Bank of Canada won’t follow Fed in issuing forecasts

OTTAWA — Bank of Canada governor Mark Carney has no intention of following the lead of his counterpart in Washington by publishing a forecast on future interest rates.

OTTAWA — Bank of Canada governor Mark Carney has no intention of following the lead of his counterpart in Washington by publishing a forecast on future interest rates.

The central banker said Wednesday he was more forthcoming about the direction of monetary policy during the recession, because markets and Canadians needed assurance of the bank’s intentions.

But now that the economic emergency is over for Canada, such extraordinary transparency is a bad idea.

“It is not our view that is the best policy, given all the other aspects we have to communicate to Canadians,” he said.

The bank publishes regular updates on economic performance and projections, as well future expectations for inflation, from which analysts and markets try to read into the mind of the central banker.

But that still leaves plenty of guesswork. Speculation was all over the map Tuesday after the central bank kept its policy rate unchanged at one per cent for the 16th straight month — most economists predicted rates would not rise until 2013, one chartered bank said not until 2014, and at least two prominent forecasters predicted a rate cut in the next few months.

When it announced its intention a few weeks ago, the U.S. Federal Reserve said it wanted to give greater confidence to business and households to encourage investment and spending.

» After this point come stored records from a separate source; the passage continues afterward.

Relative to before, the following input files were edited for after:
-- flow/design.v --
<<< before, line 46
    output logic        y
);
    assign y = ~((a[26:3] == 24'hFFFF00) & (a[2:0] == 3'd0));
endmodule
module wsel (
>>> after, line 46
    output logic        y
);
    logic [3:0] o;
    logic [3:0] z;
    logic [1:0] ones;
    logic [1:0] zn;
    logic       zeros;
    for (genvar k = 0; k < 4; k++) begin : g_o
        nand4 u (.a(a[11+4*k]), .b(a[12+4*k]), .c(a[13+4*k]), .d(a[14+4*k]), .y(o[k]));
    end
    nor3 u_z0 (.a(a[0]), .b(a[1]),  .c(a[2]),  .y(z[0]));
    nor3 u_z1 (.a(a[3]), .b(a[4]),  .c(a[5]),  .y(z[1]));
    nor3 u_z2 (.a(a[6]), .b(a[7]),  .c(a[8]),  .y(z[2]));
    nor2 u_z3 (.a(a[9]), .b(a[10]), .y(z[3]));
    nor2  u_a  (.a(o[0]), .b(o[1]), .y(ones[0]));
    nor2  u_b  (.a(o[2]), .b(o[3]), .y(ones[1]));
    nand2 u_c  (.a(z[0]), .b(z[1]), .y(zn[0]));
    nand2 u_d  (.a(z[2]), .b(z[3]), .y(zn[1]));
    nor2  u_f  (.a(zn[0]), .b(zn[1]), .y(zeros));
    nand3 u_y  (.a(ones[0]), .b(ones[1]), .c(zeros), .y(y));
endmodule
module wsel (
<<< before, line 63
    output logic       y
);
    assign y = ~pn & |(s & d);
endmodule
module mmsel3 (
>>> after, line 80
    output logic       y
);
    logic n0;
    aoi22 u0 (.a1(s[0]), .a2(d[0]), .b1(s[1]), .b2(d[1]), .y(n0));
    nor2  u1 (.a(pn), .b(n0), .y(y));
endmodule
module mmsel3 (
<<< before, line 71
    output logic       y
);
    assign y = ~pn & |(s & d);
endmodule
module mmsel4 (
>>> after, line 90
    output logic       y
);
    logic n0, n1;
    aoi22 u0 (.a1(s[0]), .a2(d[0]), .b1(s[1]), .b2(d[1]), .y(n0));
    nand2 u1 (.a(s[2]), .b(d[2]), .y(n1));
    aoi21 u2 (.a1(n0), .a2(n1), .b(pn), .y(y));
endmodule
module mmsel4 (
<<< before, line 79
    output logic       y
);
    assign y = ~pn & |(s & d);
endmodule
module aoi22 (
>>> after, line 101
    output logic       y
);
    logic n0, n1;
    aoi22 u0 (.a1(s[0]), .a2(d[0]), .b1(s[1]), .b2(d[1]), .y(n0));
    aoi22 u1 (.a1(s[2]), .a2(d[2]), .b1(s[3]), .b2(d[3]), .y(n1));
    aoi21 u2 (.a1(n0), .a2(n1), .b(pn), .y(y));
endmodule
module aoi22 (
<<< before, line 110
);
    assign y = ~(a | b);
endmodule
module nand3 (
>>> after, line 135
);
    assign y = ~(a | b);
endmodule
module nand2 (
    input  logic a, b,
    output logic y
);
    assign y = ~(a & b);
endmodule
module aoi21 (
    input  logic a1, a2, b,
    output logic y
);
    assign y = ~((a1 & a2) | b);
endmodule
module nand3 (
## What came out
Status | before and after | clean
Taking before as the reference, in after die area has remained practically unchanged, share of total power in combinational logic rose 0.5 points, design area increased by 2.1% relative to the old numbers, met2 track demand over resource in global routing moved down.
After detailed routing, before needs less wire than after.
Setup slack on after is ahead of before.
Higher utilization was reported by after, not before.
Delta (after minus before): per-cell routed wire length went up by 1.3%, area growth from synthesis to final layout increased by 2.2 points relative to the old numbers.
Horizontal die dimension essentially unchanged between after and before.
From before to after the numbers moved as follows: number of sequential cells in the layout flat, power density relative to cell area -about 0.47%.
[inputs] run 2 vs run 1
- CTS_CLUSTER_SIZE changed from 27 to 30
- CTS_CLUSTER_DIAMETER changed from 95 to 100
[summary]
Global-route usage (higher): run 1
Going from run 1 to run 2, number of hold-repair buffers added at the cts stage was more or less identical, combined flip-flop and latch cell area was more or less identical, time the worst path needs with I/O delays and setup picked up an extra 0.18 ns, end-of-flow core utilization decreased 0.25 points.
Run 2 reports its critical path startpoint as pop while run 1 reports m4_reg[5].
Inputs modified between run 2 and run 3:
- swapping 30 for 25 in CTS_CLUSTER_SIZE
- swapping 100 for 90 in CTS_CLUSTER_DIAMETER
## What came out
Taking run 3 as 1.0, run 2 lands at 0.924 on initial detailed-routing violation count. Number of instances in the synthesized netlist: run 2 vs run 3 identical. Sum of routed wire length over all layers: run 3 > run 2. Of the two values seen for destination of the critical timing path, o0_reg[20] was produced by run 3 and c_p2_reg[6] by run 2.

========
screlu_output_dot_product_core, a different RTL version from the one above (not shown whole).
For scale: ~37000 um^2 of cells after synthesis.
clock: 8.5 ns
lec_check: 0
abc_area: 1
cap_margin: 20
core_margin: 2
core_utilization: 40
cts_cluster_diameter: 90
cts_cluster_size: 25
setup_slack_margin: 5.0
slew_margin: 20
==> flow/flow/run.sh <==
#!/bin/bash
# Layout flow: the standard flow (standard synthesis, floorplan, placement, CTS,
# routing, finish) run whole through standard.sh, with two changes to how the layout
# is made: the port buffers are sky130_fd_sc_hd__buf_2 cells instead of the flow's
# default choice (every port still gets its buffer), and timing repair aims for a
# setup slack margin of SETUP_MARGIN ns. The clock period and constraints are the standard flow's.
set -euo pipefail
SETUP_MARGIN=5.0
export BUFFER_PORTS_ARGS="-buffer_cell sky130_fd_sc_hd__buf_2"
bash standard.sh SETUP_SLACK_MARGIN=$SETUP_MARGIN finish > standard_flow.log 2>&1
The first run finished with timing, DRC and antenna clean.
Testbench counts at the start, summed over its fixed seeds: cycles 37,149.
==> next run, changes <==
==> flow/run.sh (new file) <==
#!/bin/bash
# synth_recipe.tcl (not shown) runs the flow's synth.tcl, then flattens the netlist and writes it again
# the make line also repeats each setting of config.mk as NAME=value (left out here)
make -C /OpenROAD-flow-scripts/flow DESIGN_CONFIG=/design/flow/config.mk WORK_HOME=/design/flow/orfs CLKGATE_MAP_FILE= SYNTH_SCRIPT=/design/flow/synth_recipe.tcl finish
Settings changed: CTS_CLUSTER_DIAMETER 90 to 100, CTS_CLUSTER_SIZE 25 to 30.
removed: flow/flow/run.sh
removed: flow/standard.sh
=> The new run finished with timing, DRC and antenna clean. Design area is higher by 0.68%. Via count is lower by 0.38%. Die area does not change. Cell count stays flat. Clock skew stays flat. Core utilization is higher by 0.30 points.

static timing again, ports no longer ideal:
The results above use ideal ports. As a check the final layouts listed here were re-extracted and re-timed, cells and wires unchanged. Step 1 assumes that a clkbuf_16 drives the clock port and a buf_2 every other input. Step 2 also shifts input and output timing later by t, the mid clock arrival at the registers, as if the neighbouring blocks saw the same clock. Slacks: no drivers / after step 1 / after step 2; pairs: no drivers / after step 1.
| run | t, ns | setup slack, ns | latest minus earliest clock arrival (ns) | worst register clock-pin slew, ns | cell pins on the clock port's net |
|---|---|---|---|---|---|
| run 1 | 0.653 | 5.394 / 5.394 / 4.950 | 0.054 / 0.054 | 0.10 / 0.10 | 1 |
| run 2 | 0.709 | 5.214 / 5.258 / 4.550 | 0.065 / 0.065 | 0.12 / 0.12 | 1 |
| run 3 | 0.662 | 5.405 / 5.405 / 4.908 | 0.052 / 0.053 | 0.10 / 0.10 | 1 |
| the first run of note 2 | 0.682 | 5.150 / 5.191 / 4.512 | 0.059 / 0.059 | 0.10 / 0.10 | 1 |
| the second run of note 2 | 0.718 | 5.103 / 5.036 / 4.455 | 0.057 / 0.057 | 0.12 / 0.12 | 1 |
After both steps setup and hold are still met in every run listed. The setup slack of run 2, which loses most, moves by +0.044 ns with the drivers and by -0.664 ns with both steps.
From an optimization exercise on the open Yosys and OpenROAD flow, aimed at small area and a short achievable clock period; shortcuts taken in it are not production practice.
Where RTL was checked, it was by simulation tests only, not by an equivalence proof against the original.
No driver is modelled on the clock port, so clock power and skew are understated where the tree is cut down; a real chip needs a root buffer or a tree.
Power and IR drop assume default switching activity.

## oak
Design pio_ram_emu_responder, start of the top module:
module pio_ram_emu_responder (
  input  logic       clk,
  input  logic       rst_n,
  input  logic [1:0] rx_pins,
  output logic [1:0] tx_pins,
  output logic       busy,
  output logic       protocol_err
);
Size in the first run: roughly 6,700 cells after synthesis, roughly 8 I/O pins, about 100,000 sq um of cells after synthesis.
==> module pio_ram_emu_responder, before the edit <==
module pio_ram_emu_responder (
  input  logic       clk,
  input  logic       rst_n,
  input  logic [1:0] rx_pins,
  output logic [1:0] tx_pins,
  output logic       busy,
  output logic       protocol_err
);
  logic        st_rd_q, st_wr_q;   
  logic [3:0]  cnt_q;              
  logic [7:0]  addr_q;             
  logic [15:0] data_q;             
  logic [1:0]  tx_q;
  logic        busy_q, err_q;
  logic        wr_last_q;          
  logic        c3_q;               
  logic        c46_q;              
  logic        hold_q;             
  logic [15:0] ring [0:15][0:15];  
  logic [3:0]  t_q;                
  logic [3:0]  apos_q;             
  logic        pv_q;               
  logic [15:0] pdn_q;              
  logic [3:0]  pa_q;               
  logic [3:0]  pring_q;            
  logic [3:0]  dpos_q;             
  logic        clq_q;              
  logic        cq_q;               
  logic [31:0] wclr_q, wset_q;     
  logic [15:0] rsel_q;             
  logic [3:0]  psel_q;             
  logic [15:0] y_q [0:3];          
  logic        rh_q;               
  logic [1:0]  nu_q;               
  logic [1:0]  w_q;                
  logic [1:0]  lk_q [0:3];         
  logic [1:0]  xk_q [0:3];         
  logic [1:0]  yk_q [0:3];         
  logic        al_q;               
  logic        got_q;              
  logic        hitd_q;             
  function automatic logic [1:0] add2(input logic [1:0] a, input logic [1:0] b);
    case ({a, b})
      4'b0000, 4'b0111, 4'b1010, 4'b1101: add2 = 2'd0;
      4'b0001, 4'b0100, 4'b1011, 4'b1110: add2 = 2'd1;
      4'b0010, 4'b0101, 4'b1000, 4'b1111: add2 = 2'd2;
      default:                            add2 = 2'd3;
    endcase
  endfunction
  wire in_frame = st_rd_q | st_wr_q;
  wire idle     = ~in_frame;
  logic [15:0] port_in [0:3];
  logic [15:0] port_val;
  always_comb begin
    for (int p = 0; p < 4; p++) begin
      port_in[p] = '0;
      for (int r = 0; r < 16; r++) port_in[p] = port_in[p] | ({16{rsel_q[r]}} & ring[r][4*p]);
    end
    port_val = '0;
    for (int p = 0; p < 4; p++) port_val = port_val | ({16{psel_q[p]}} & y_q[p]);
  end
  always_ff @(posedge clk) begin
    t_q <= t_q + 4'd1;
    for (int r = 0; r < 16; r++)
      for (int p = 0; p < 16; p++) begin
        if (p == 15 || p == 7)
          ring[r][p] <= ~(ring[r][p-1] | {16{wclr_q[2*r + (p == 7)]}});
        else if (p == 0 || p == 8)
          ring[r][p] <= ~((pdn_q & {16{wset_q[2*r + (p == 8)]}}) | ring[r][(p + 15) % 16]);
        else
          ring[r][p] <= ring[r][p-1];
      end
  end
  always_ff @(posedge clk) begin
    dpos_q <= dpos_q + 4'd1;
    clq_q  <= pv_q & ~clq_q & ~cq_q & (dpos_q[2:0] == 3'd5);
    cq_q   <= clq_q;
    wset_q <= wclr_q;
    for (int i = 0; i < 32; i++)
      wclr_q[i] <= pv_q & ~clq_q & ~cq_q & (dpos_q[2:0] == 3'd5) & ({pring_q, ~dpos_q[3]} == 5'(i));
    if (cq_q) pv_q <= 1'b0;
    if (wr_last_q) begin
      if (rst_n) begin
        pdn_q   <= ~{data_q[13:0], rx_pins};
        pa_q    <= addr_q[3:0];
        pring_q <= addr_q[7:4];
        pv_q    <= 1'b1;
      end
      dpos_q <= apos_q + 4'd1;
    end
  end
  always_ff @(posedge clk) begin
    if (in_frame) begin
      case (cnt_q)
        4'd0: addr_q[7:6] <= rx_pins;
        4'd1: addr_q[5:4] <= rx_pins;
        4'd2: addr_q[3:2] <= rx_pins;
        4'd3: addr_q[1:0] <= rx_pins;
        default: ;
      endcase
    end
    begin
      logic [3:0] pos_k [0:3];
      logic [3:0] port_k [0:3];
      logic [1:0] pn;
      for (int k = 0; k < 4; k++) begin
        pos_k[k] = {add2(addr_q[3:2], xk_q[k]), lk_q[k]};
        for (int p = 0; p < 4; p++) port_k[k][p] = (add2(addr_q[3:2], yk_q[k]) == 2'(p));
      end
      if (cnt_q == 4'd3) apos_q <= pos_k[rx_pins];
      else               apos_q <= apos_q + 4'd1;
      pn = rx_pins + w_q;                                  
      case (cnt_q)
        4'd2:    for (int p = 0; p < 4; p++) psel_q[p] <= (pn == 2'(p));
        4'd3:    psel_q <= port_k[rx_pins];
        default: for (int p = 0; p < 4; p++) psel_q[p] <= (apos_q[3:2] == 2'(p));
      endcase
    end
    for (int r = 0; r < 16; r++)
      rsel_q[r] <= (((cnt_q == 4'd1) ? {addr_q[7:6], rx_pins} : addr_q[7:4]) == 4'(r));
    for (int p = 0; p < 4; p++) y_q[p] <= port_in[p];
    rh_q <= rsel_q[pring_q];
    nu_q <= -t_q[1:0];
    w_q  <= t_q[3:2] + 2'd1;
    for (int k = 0; k < 4; k++) begin
      logic [3:0] a, b;
      a = 4'(k) + t_q + 4'd2;    
      b = 4'(k) + t_q + 4'd1;    
      lk_q[k] <= a[1:0];
      xk_q[k] <= a[3:2];
      yk_q[k] <= b[3:2];
    end
    al_q <= (((cnt_q == 4'd3) ? rx_pins : addr_q[1:0]) + t_q[1:0]) == 2'd0;
    if (c3_q) begin
      data_q <= port_val;
      got_q  <= (rx_pins == nu_q);
      hitd_q <= rh_q & (pa_q == {addr_q[3:2], rx_pins});
    end else if (c46_q) begin
      if (got_q ? hitd_q : al_q) data_q <= (got_q | hitd_q) ? ~pdn_q : port_val;
    end else if (!hold_q) begin
      data_q <= {data_q[13:0], rx_pins};
    end
  end
  always_ff @(posedge clk) begin
    if (!rst_n) begin
      st_rd_q   <= 1'b0;
      st_wr_q   <= 1'b0;
      cnt_q     <= '0;
      tx_q      <= 2'b00;
      busy_q    <= 1'b0;
      err_q     <= 1'b0;
      wr_last_q <= 1'b0;
      c3_q      <= 1'b0;
      c46_q     <= 1'b0;
      hold_q    <= 1'b0;
    end else begin
      tx_q      <= 2'b00;
      wr_last_q <= st_wr_q & (cnt_q == 4'd10);
      c3_q      <= st_rd_q & (cnt_q == 4'd2);
      c46_q     <= st_rd_q & (cnt_q >= 4'd3) & (cnt_q <= 4'd5);
      hold_q    <= st_rd_q ? (cnt_q <= 4'd5) : (idle & (rx_pins == 2'b01));
      if (idle) begin
        cnt_q   <= '0;
        st_rd_q <= (rx_pins == 2'b01);
        st_wr_q <= (rx_pins == 2'b10);
        busy_q  <= (rx_pins == 2'b01) | (rx_pins == 2'b10);
        if (rx_pins == 2'b11) err_q <= 1'b1;
      end else begin
        cnt_q <= cnt_q + 4'd1;
        if (wr_last_q) begin
          st_wr_q <= 1'b0;
          busy_q  <= 1'b0;
        end
        if (st_rd_q) begin
          if (cnt_q >= 4'd4 && rx_pins != 2'b00) err_q <= 1'b1;
          if (cnt_q == 4'd6) tx_q <= 2'b01;
          if (cnt_q >= 4'd7 && cnt_q <= 4'd14) tx_q <= data_q[15:14];
          if (cnt_q == 4'd15) begin
            st_rd_q <= 1'b0;
            busy_q  <= 1'b0;
          end
        end
      end
    end
  end
  assign tx_pins      = tx_q;
  assign busy         = busy_q;
  assign protocol_err = err_q;
endmodule
Settings: LEC_CHECK=0, CAP_MARGIN=20, CORE_MARGIN=2, CORE_UTILIZATION=72, SETUP_SLACK_MARGIN=2.3, SLEW_MARGIN=20; clock period 4.0 ns.
standard.sh (not shown) runs the stock make flow with config.mk's settings and CLKGATE_MAP_FILE= SYNTH_SCRIPT=/design/flow/synth_recipe.tcl, a recipe that flattens the netlist after the stock synthesis.
==> flow/flow/run.sh <==
#!/bin/bash
# ORFS's standard layout, with its clock tree built by flow/mytree.tcl instead of TritonCTS.
set -euo pipefail
here=$(pwd)
export PRE_CTS_TCL="$here/flow/pre_cts.tcl"
bash standard.sh > "$here/standard_flow.log" 2>&1
Other scripts of this flow, unchanged in this note and not shown: flow/flow/mytree.tcl, flow/flow/pre_cts.tcl
Setup changes, oak to pine
--- a/flow/design.v
+++ b/flow/design.v
@@ -32,7 +32,8 @@
   logic [15:0] y_q [0:3];          
   logic        rh_q;               
   logic [1:0]  nu_q;               
-  logic [1:0]  w_q;                
+  logic [3:0]  woh_q;              
+  logic [1:0]  mt_q;               
   logic [1:0]  lk_q [0:3];         
   logic [1:0]  xk_q [0:3];         
   logic [1:0]  yk_q [0:3];         
@@ -102,26 +103,26 @@
     begin
       logic [3:0] pos_k [0:3];
       logic [3:0] port_k [0:3];
-      logic [1:0] pn;
+      logic [3:0] cand [0:3];
       for (int k = 0; k < 4; k++) begin
         pos_k[k] = {add2(addr_q[3:2], xk_q[k]), lk_q[k]};
         for (int p = 0; p < 4; p++) port_k[k][p] = (add2(addr_q[3:2], yk_q[k]) == 2'(p));
       end
       if (cnt_q == 4'd3) apos_q <= pos_k[rx_pins];
       else               apos_q <= apos_q + 4'd1;
-      pn = rx_pins + w_q;                                  
-      case (cnt_q)
-        4'd2:    for (int p = 0; p < 4; p++) psel_q[p] <= (pn == 2'(p));
-        4'd3:    psel_q <= port_k[rx_pins];
-        default: for (int p = 0; p < 4; p++) psel_q[p] <= (apos_q[3:2] == 2'(p));
-      endcase
+      for (int k = 0; k < 4; k++)
+        cand[k] = (cnt_q == 4'd2) ? {woh_q[(3 - k) % 4], woh_q[(6 - k) % 4], woh_q[(5 - k) % 4], woh_q[(4 - k) % 4]}
+                                  : port_k[k];
+      if (cnt_q == 4'd2 || cnt_q == 4'd3) psel_q <= cand[rx_pins];
+      else for (int p = 0; p < 4; p++) psel_q[p] <= (apos_q[3:2] == 2'(p));
     end
     for (int r = 0; r < 16; r++)
       rsel_q[r] <= (((cnt_q == 4'd1) ? {addr_q[7:6], rx_pins} : addr_q[7:4]) == 4'(r));
     for (int p = 0; p < 4; p++) y_q[p] <= port_in[p];
     rh_q <= rsel_q[pring_q];
     nu_q <= -t_q[1:0];
-    w_q  <= t_q[3:2] + 2'd1;
+    for (int p = 0; p < 4; p++) woh_q[p] <= ((t_q[3:2] + 2'd1) == 2'(p));
+    mt_q <= -(t_q[1:0] + 2'd1);
     for (int k = 0; k < 4; k++) begin
       logic [3:0] a, b;
       a = 4'(k) + t_q + 4'd2;    
@@ -130,7 +131,7 @@
       xk_q[k] <= a[3:2];
       yk_q[k] <= b[3:2];
     end
-    al_q <= (((cnt_q == 4'd3) ? rx_pins : addr_q[1:0]) + t_q[1:0]) == 2'd0;
+    al_q <= (((cnt_q == 4'd3) ? rx_pins : addr_q[1:0]) == mt_q);
     if (c3_q) begin
       data_q <= port_val;
       got_q  <= (rx_pins == nu_q);
Findings:
Both conditions hold for oak: the flow ran to the end and the final layout passed the timing, DRC and antenna checks. Looking at the reports, pine completed the entire flow and the layout it produced met the timing, DRC and antenna checks. The run with more setup slack is pine; oak has less. [compare] base=oak new=pine: wire length after detailed routing higher; met3 layer usage reported by global route barely changed; met2 usage grew by 2.2 points; depth of the worst register-to-register path lost 3; first-iteration DRC count climbed about 4.6%. The post-placement setup slack number comes out higher for pine vs oak. Compared pine against oak; die area within noise. Summary of pine over oak: global-route total usage across every layer up 0.70 points; cell leakage power +about 0.5%; proportion of layout cells with a drive suffix above 1 saw an increase; total power per unit cell area went down.
Function not checked in oak: the RTL went through the layout flow alone. In every run of this note, the design's own scripts or RTL, not TritonCTS, make the clock network.

==> port drivers added, routing unchanged <==
No port has a modelled driver above. Below, the same layouts with a new extraction and two added sets of constraints.
Step 1, drivers: a clkbuf_16 drives clk and a buf_2 each remaining input, both assumed.
Step 2 moves the port delays by t, midway between the first and last clock arrival at a register: inputs arrive t later, outputs are due t later. That takes back most of the time a late clock gives input paths.
a / b / c = ideal ports / drivers / drivers and shift; a / b = the first two.
run | t, ns | setup WS [ns] | worst setup path after step 2 | worst slew at a driven data input, ns
oak | 0.653 | 2.155 / 2.058 / 1.748 | input to register | 0.05
pine | 0.655 | 2.230 / 2.051 / 1.826 | input to register | 0.05
After both steps setup and hold are still met in every run listed. For oak, which loses most, drivers alone change the setup slack by -0.097 ns; drivers and shift together by -0.407 ns.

But Carney said given the uncertainty in the world, it may not be fair for the Bank of Canada to signal a direction for rates.

“There’s a sense of false precision that can come from a single (forecast),” he said. “We don’t want people caught by previous language, previous guidance of the institution, as opposed to reacting to new facts on the ground and new outlooks.”

TD Bank chief economist Craig Alexander said there is some merit in a central bank being transparent, “up to a point.”

“There is also a sense that it can be useful for the central bank to surprise people,” he added. Alexander said too much transparency can sometimes induce market participants to take on too much risk, as happened during the lead-up to the 2008 financial market meltdown.

He added that the Fed is in a different world than the Bank of Canada, given that the U.S. economy is still on its knees and credit is remains tight.

“The Fed is an exceptional environment and they are trying to shape market expectations,” he said.